→ TASK DESCRIPTION: Among the lines of the records, find all that carry the word "Critical" and copy them.

Excerpts from a dataset:
════════════════
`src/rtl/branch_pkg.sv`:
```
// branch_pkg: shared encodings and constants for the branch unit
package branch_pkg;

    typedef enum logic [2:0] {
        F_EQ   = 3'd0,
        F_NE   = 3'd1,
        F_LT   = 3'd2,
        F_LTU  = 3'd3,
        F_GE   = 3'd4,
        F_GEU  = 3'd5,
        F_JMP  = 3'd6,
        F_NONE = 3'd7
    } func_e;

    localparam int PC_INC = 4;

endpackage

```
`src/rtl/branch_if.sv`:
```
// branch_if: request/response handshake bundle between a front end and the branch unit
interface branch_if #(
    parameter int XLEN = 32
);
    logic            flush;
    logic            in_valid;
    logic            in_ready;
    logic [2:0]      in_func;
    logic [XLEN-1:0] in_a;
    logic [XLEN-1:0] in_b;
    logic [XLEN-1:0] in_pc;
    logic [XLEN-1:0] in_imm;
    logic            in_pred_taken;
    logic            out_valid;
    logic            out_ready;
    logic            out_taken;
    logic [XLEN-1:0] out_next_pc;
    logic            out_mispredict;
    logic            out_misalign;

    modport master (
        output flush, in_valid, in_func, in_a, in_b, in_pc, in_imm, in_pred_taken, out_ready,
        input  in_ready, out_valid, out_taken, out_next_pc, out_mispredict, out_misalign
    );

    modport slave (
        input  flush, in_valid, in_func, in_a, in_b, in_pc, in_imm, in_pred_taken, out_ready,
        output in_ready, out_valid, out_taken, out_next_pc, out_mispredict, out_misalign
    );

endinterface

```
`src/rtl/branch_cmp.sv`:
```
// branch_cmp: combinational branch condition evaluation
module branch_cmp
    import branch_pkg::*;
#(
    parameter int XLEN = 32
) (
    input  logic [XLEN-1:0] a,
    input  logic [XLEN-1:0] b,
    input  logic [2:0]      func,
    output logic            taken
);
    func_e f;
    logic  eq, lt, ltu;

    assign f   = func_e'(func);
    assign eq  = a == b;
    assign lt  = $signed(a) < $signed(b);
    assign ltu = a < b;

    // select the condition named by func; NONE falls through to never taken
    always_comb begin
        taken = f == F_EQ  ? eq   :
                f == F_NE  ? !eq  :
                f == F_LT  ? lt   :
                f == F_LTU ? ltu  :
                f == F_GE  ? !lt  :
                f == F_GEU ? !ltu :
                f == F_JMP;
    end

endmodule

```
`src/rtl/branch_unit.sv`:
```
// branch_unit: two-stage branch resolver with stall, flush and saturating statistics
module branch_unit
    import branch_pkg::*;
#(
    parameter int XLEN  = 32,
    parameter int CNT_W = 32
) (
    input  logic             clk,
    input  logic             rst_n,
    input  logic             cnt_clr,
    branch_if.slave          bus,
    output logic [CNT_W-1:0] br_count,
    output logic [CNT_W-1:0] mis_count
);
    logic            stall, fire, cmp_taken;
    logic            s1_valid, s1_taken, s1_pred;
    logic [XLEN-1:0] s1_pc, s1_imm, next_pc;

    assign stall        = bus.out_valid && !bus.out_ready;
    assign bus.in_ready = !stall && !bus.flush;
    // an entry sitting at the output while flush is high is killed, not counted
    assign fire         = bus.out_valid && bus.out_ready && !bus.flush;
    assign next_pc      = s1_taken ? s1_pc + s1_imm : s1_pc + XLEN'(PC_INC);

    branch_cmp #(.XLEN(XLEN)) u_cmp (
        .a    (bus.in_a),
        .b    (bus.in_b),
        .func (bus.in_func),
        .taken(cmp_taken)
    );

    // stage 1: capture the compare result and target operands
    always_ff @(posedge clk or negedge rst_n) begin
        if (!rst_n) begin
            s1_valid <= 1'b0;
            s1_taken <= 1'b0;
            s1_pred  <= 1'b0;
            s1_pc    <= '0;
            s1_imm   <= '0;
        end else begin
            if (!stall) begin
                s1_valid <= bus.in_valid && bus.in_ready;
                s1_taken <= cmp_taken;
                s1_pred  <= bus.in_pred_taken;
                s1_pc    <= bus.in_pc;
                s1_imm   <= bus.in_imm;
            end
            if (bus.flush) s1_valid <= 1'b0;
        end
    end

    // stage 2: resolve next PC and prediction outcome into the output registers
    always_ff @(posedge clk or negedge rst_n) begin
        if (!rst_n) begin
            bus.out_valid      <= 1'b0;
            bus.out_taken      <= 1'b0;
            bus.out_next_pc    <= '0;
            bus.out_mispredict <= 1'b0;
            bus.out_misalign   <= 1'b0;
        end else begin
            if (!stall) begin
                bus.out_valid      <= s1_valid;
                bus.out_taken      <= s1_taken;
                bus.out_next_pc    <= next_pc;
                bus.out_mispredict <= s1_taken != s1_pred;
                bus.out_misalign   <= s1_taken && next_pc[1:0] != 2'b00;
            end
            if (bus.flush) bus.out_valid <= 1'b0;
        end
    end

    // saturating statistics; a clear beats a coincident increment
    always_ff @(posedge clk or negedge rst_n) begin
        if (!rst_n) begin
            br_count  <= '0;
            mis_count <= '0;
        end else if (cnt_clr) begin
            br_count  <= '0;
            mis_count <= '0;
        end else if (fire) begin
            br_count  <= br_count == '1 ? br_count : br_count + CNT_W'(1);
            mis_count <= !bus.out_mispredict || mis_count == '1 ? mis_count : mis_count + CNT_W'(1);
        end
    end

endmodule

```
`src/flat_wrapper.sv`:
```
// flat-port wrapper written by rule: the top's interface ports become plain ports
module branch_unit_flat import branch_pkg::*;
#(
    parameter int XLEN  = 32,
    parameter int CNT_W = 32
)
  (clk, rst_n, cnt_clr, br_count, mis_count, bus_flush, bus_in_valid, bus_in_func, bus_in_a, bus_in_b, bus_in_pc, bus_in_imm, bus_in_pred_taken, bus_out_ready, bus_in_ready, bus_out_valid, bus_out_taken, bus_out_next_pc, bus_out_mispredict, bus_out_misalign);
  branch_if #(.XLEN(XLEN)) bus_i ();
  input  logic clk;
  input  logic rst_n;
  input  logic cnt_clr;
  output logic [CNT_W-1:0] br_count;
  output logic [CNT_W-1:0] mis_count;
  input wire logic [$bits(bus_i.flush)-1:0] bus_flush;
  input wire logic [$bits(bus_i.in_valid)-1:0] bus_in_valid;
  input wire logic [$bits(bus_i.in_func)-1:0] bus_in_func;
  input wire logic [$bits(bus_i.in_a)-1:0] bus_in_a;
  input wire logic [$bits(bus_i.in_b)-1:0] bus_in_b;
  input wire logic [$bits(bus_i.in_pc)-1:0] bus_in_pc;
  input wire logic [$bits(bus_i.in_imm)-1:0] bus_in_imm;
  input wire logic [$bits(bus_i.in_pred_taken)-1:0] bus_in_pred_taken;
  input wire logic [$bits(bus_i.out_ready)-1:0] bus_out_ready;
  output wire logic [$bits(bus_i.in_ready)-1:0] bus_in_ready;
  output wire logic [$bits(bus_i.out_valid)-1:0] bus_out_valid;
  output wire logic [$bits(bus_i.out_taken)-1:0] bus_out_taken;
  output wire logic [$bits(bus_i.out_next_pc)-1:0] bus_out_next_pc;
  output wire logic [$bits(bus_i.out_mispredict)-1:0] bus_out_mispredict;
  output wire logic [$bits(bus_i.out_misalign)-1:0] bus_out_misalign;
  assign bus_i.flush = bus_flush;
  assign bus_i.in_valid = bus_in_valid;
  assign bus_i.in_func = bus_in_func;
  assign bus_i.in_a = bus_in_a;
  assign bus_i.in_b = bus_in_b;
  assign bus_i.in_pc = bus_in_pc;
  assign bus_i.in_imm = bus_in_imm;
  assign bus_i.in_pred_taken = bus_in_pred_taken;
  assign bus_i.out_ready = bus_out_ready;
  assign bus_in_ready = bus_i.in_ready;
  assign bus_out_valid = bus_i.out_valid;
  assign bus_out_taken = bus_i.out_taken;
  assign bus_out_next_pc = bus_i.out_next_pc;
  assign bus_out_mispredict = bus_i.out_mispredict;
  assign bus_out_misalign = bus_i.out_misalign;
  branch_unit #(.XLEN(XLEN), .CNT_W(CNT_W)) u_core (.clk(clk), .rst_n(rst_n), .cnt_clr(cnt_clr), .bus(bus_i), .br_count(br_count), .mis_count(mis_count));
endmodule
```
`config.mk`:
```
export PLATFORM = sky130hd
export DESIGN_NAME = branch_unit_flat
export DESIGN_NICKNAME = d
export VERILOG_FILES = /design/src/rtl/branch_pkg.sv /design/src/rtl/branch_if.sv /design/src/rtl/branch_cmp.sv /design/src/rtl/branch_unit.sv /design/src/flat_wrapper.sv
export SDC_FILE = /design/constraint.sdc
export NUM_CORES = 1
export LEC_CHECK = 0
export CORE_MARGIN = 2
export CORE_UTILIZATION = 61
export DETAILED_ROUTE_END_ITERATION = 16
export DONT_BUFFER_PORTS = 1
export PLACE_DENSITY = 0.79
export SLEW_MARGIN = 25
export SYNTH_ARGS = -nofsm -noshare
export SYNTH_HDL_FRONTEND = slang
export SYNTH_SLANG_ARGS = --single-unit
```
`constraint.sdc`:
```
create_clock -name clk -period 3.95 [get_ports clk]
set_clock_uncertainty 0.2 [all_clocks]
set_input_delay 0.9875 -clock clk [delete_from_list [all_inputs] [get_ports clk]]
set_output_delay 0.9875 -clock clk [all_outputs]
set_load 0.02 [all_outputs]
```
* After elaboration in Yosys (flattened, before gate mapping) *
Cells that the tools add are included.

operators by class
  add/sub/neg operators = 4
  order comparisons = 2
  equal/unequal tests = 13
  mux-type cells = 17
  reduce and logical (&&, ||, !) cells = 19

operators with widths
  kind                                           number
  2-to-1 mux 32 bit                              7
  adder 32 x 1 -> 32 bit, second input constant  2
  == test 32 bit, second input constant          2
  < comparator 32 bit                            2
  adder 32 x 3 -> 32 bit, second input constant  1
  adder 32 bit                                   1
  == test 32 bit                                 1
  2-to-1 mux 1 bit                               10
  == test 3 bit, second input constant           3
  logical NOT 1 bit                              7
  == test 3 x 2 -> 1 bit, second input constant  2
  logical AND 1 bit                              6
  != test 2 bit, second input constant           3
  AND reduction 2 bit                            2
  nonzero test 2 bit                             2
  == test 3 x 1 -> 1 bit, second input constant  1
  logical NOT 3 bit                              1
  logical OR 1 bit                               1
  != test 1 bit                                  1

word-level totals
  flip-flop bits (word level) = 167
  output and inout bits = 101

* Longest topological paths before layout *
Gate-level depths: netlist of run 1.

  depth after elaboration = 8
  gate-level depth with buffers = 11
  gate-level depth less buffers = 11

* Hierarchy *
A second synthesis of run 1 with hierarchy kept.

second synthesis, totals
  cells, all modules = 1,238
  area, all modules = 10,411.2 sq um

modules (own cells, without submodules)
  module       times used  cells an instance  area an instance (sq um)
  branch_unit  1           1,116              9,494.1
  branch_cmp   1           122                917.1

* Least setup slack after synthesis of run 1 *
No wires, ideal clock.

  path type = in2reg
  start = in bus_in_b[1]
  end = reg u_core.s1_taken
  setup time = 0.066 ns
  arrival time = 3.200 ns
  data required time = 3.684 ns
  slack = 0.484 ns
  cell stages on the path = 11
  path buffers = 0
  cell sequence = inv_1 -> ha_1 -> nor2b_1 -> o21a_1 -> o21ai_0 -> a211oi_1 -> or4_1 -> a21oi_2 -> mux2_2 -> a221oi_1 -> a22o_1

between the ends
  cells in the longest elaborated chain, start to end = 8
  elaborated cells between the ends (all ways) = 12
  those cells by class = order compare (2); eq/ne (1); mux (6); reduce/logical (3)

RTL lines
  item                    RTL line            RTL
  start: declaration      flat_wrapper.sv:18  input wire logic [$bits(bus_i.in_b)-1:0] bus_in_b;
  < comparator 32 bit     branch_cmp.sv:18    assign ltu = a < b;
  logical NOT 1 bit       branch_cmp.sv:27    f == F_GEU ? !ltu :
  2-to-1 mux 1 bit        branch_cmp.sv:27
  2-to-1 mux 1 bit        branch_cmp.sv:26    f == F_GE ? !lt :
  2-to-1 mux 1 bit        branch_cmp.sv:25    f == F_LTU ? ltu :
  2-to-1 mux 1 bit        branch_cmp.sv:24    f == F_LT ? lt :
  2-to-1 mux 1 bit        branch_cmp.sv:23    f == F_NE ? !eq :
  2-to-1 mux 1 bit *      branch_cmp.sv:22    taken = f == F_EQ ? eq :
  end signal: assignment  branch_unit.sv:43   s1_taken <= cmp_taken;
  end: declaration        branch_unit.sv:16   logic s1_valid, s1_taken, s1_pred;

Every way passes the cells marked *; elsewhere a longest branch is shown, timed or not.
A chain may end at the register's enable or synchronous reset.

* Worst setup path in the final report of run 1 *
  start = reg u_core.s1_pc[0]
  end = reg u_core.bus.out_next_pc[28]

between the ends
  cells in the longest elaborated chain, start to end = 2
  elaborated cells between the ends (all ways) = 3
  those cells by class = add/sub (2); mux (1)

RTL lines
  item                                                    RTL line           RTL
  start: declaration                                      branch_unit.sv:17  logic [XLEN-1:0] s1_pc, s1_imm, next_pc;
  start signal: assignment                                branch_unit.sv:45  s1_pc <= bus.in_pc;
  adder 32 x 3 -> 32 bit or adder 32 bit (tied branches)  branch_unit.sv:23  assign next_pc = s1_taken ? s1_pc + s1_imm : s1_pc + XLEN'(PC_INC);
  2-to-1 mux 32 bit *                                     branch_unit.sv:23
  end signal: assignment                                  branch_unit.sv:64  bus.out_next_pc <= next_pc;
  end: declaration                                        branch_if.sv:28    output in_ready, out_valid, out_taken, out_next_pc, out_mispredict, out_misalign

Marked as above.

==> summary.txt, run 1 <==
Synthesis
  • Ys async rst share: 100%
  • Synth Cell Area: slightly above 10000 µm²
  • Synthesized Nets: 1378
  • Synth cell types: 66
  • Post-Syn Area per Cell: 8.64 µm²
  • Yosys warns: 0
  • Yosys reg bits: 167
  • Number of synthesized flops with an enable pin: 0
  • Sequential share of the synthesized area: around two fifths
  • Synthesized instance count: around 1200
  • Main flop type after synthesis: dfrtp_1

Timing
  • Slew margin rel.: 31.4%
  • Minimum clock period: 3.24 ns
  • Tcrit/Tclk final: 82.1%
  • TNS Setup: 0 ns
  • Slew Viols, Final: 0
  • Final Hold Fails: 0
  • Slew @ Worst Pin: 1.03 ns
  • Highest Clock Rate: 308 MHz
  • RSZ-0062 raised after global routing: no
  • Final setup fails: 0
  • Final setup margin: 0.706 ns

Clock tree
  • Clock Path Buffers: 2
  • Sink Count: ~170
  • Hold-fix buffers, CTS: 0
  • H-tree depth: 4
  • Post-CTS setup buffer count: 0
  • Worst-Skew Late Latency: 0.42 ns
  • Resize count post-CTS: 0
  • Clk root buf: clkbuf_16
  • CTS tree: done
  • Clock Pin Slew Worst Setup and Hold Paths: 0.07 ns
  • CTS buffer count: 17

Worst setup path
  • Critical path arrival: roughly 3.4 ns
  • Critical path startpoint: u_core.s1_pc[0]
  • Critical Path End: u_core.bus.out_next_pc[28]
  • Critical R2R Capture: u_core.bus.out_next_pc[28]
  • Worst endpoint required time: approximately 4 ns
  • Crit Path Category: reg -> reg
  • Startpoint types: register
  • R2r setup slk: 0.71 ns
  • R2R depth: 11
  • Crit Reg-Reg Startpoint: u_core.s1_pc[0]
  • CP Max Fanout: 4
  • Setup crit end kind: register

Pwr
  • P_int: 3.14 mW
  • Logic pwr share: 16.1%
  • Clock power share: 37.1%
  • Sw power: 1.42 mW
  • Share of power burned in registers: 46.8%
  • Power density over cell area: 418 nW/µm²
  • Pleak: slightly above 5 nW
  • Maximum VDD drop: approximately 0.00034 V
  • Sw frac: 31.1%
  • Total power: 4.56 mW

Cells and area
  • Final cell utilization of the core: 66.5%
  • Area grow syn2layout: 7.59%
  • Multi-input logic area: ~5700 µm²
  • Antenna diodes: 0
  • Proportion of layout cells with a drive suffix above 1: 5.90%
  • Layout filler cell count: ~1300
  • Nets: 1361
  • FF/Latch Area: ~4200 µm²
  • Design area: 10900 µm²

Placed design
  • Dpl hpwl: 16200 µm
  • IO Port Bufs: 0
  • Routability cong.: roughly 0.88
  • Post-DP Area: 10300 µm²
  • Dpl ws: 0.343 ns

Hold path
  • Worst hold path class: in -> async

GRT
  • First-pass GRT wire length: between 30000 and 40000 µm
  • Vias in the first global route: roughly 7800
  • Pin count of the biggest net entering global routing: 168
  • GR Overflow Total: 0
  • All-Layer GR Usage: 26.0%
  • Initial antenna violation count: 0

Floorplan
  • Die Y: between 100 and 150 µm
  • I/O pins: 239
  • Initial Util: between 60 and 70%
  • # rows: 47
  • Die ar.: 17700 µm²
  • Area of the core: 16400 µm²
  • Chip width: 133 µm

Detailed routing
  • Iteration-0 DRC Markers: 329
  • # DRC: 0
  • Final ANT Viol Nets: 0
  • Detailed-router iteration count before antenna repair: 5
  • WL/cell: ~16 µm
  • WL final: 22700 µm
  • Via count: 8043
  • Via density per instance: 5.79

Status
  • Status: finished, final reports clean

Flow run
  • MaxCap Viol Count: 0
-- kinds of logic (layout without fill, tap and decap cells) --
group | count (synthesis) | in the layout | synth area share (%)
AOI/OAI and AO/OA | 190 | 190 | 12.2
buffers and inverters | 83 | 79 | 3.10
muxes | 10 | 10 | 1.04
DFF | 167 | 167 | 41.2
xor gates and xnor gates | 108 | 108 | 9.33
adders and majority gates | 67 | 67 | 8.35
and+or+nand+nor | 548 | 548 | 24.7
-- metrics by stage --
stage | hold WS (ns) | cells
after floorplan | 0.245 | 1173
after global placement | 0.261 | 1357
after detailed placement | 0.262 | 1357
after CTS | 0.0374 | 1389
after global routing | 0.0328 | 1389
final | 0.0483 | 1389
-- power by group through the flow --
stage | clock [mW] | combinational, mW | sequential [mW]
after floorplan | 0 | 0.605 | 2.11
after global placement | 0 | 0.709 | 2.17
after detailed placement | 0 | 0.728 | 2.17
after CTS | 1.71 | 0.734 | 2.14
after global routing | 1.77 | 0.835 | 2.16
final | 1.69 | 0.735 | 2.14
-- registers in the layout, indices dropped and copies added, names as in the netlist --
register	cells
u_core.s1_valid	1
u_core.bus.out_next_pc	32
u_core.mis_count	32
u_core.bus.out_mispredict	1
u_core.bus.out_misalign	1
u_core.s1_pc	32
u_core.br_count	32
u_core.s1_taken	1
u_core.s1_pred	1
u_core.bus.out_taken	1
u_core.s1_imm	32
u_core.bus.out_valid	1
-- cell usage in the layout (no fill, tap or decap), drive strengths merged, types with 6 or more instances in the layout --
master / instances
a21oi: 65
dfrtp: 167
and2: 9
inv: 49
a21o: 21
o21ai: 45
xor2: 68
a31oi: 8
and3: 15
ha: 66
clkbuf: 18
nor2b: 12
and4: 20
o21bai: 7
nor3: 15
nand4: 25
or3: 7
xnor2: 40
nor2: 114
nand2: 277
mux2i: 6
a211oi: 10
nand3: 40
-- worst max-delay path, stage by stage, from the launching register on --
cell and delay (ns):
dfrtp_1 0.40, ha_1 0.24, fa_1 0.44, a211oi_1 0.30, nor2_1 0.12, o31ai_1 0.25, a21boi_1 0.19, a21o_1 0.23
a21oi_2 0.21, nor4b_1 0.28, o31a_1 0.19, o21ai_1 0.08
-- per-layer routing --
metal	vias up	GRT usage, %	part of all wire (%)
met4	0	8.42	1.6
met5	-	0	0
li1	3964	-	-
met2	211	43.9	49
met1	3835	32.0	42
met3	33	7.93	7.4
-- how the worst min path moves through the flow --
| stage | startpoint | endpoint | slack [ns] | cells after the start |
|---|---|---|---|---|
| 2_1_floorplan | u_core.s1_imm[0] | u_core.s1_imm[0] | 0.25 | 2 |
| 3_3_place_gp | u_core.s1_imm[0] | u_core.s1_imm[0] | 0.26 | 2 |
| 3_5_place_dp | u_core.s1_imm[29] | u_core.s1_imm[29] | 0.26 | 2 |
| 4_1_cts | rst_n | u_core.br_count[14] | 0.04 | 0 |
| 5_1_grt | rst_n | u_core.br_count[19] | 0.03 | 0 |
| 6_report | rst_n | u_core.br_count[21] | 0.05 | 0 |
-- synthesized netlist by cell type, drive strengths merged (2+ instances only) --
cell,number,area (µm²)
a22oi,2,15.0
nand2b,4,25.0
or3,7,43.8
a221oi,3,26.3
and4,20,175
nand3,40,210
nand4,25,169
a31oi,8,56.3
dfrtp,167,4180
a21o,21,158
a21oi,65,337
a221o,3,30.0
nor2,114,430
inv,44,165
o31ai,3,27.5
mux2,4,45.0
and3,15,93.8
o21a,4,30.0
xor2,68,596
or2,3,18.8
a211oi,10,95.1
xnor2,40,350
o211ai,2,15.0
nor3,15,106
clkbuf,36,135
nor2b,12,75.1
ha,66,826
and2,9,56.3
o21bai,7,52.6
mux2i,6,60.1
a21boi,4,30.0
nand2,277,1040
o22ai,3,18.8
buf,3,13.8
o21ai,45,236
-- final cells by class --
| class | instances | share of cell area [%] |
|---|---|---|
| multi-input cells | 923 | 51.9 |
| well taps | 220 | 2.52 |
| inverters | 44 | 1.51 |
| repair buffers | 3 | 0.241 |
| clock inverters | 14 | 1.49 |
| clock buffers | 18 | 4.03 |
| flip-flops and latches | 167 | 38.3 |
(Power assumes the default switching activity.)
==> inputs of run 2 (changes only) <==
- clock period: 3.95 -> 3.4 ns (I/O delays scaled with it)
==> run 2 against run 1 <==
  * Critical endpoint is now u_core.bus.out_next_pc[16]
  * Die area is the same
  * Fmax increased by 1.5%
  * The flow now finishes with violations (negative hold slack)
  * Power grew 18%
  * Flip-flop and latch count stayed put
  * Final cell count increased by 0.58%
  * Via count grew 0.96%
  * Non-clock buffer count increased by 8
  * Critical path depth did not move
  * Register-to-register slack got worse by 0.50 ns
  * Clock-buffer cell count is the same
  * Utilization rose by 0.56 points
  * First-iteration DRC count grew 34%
════════════════
→ ANSWER SECTION:
  • Critical path arrival: roughly 3.4 ns
  • Critical path startpoint: u_core.s1_pc[0]
  • Critical Path End: u_core.bus.out_next_pc[28]
  • Critical R2R Capture: u_core.bus.out_next_pc[28]
  * Critical endpoint is now u_core.bus.out_next_pc[16]
  * Critical path depth did not move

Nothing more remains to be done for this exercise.